Kombination mit Kräutern
Etwas weniger häufig als die Akupunktur und eher bei chronischen Krankheiten kommen in der Traditionellen Chinesischen Medizin Heilkräuter zum Einsatz. «Ich kombiniere die Behandlung mit den Heilkräutern, wenn die Akupunktur zu wenig Linderung verschafft», sagt Dr. Ying Li. Anders als in China, wo traditionellerweise die Kräuter als Tee zubereitet werden, werden sie in der Schweiz mit ausschliesslich zugelassenen Kräutern in Tablettenform hergestellt und neuerdings auch als Sirup für Kinder angeboten.
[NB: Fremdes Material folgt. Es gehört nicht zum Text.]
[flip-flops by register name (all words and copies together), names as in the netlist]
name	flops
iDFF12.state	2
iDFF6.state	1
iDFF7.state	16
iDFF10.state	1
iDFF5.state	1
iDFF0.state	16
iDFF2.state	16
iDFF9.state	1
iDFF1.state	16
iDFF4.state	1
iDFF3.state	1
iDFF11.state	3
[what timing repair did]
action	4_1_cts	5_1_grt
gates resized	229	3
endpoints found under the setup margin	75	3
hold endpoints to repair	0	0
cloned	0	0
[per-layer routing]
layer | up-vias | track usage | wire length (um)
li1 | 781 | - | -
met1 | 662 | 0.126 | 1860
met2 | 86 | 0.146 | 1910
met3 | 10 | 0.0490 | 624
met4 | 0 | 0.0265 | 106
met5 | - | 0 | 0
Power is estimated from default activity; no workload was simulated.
==> flow/design.v <==
module trafficlight(
  input  clk, rst,
  output reg [3:0] present_state, next_state,
  output reg [3:0] out, out2, out3
);
  reg [5:0] count = 0;
  parameter got_0    = 4'd0;    
  parameter got_1    = 4'd1;    
  parameter got_10   = 4'd2;    
  parameter got_11   = 4'd3;    
  parameter got_100  = 4'd4;    
  parameter got_101  = 4'd5;    
  parameter got_110  = 4'd6;    
  parameter got_111  = 4'd7;    
  parameter got_1000 = 4'd8;    
  parameter red_time    = 5;  
  parameter yellow_time = 2;
  parameter green_time  = 7;
  always @(posedge clk or posedge rst) begin
    if (rst) begin
      present_state <= got_10;    
      count <= 0;
    end else begin
      present_state <= next_state;
      if (present_state != next_state)
        count <= 0;
      else
        count <= count + 1;
    end
  end
  always @(*) begin
    case (present_state)
      got_10:    next_state = (count == green_time-1) ? got_101  : got_10;    
      got_101:   next_state = (count == green_time-1) ? got_1000 : got_101;   
      got_1000:  next_state = (count == green_time-1) ? got_10   : got_1000;  
      default:   next_state = got_10;  
    endcase
  end
  localparam integer PRE_Y_START = green_time - yellow_time;
  always @(*) begin
    out  = got_0;     
    out2 = got_11;    
    out3 = got_110;   
    case (present_state)
      got_10: begin
        out = got_10;  
        if (count >= PRE_Y_START) out2 = got_100;  
      end
      got_101: begin
        out2 = got_101;  
        if (count >= PRE_Y_START) out3 = got_111;  
      end
      got_1000: begin
        out3 = got_1000;  
        if (count >= PRE_Y_START) out = got_1;     
      end
    endcase
  end
endmodule
==> /design/flow/design.v <==
`timescale 1ns / 1ps
module Pipeline_1(
input clk,rst,
input [7:0]a,b,c,d,
output [7:0]out
    );
    reg [7:0]L12_x1, L12_x2, L12_d1;
    reg [15:0]L23_x3;
    reg  [7:0]L23_d2;
    reg [15:0]L3_result;
    always@(posedge clk)begin
      if(rst)begin 
        L12_x1 <= 0;
        L12_x2 <= 0;
        L12_d1 <= 0;
      end else begin
        L12_x1 <= a + b;
        L12_x2 <= c-d;
        L12_d1 <= d;  
      end    
    end
    always@(posedge clk)begin
      if(rst)begin
        L23_x3 <= 0;
      end else begin
        L23_x3 <= L12_x1 * L12_x2;
        L23_d2 <= L12_d1;
      end
    end 
    always@(posedge clk)begin
      if(rst)begin
        L3_result <= 0;
      end else begin
      if(L23_d2 != 0)
        L3_result <= L23_x3 / L23_d2;
      else 
        L3_result <= 0;
      end   
    end
    assign out = L3_result;
endmodule
File: run.sh
#!/bin/bash
# OpenROAD 26Q1-2900-gdf79404cd8, Yosys 0.63+post, stock flow scripts
make -C /OpenROAD-flow-scripts/flow DESIGN_CONFIG=/design/flow/config.mk WORK_HOME=/design/flow/orfs finish
File: config.mk
export PLATFORM = sky130hd
export DESIGN_NAME = axiLite_slave
export DESIGN_NICKNAME = axiLite_slave
export VERILOG_FILES = /design/flow/design.v
export SDC_FILE = /design/flow/constraint.sdc
export NUM_CORES = 4
export LEC_CHECK = 1
export CORE_UTILIZATION = 50
File: constraint.sdc
current_design axiLite_slave

set clk_period 72.2
set clk_io_pct 0.2

create_clock -name clk0 -period $clk_period [get_ports {s_axi_aclk}]

set non_clock_inputs [all_inputs -no_clocks]
set_input_delay [expr $clk_period * $clk_io_pct] -clock clk0 $non_clock_inputs
set_output_delay [expr $clk_period * $clk_io_pct] -clock clk0 [all_outputs]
Ebenfalls eine tragende Rolle spielt die Ernährungsberatung. Sie kann jedoch nicht eins zu eins mit der uns bekannten Ernährungsberatung verglichen werden. Gesundes Essen ist zwar auch bei der TCM ein sehr wichtiges Thema, jedoch schaut man hierbei auch den Patienten oder die Patientin genauer an. «Stellt man durch eine ganz rote Zunge eine innere Hitze fest, sollte man auf scharfe Lebensmittel wie Chili, Zwiebeln oder Knoblauch verzichten, da diese die Hitze verstärken», erklärt Dr. Ying Li, die in ihrer Freizeit gerne kocht und wandern geht.
Dass die Traditionelle Chinesische Medizin in unserer Region bestens etabliert ist, zeigt die gute Zusammenarbeit mit über 40 Hausärzten, welche ihre Patienten und Patientinnen immer wieder an die TCM Oberaargau überweisen.
Eine direkte Terminvereinbarung ist für alle Interessierten jederzeit möglich. «Wir haben zwar viele Patienten, welche ihre Behandlungen selbst bezahlen, hat man aber bei der Zusatzversicherung die Komplementärmedizin abgedeckt, übernimmt die Krankenkasse die Kosten», erklärt Wuling Fang. Den Patienten wird jedoch aufgrund der unterschiedlichen Krankenversicherungsmodelle empfohlen, auch mit einer Zusatzversicherung eine Kostengutsprache einzuholen.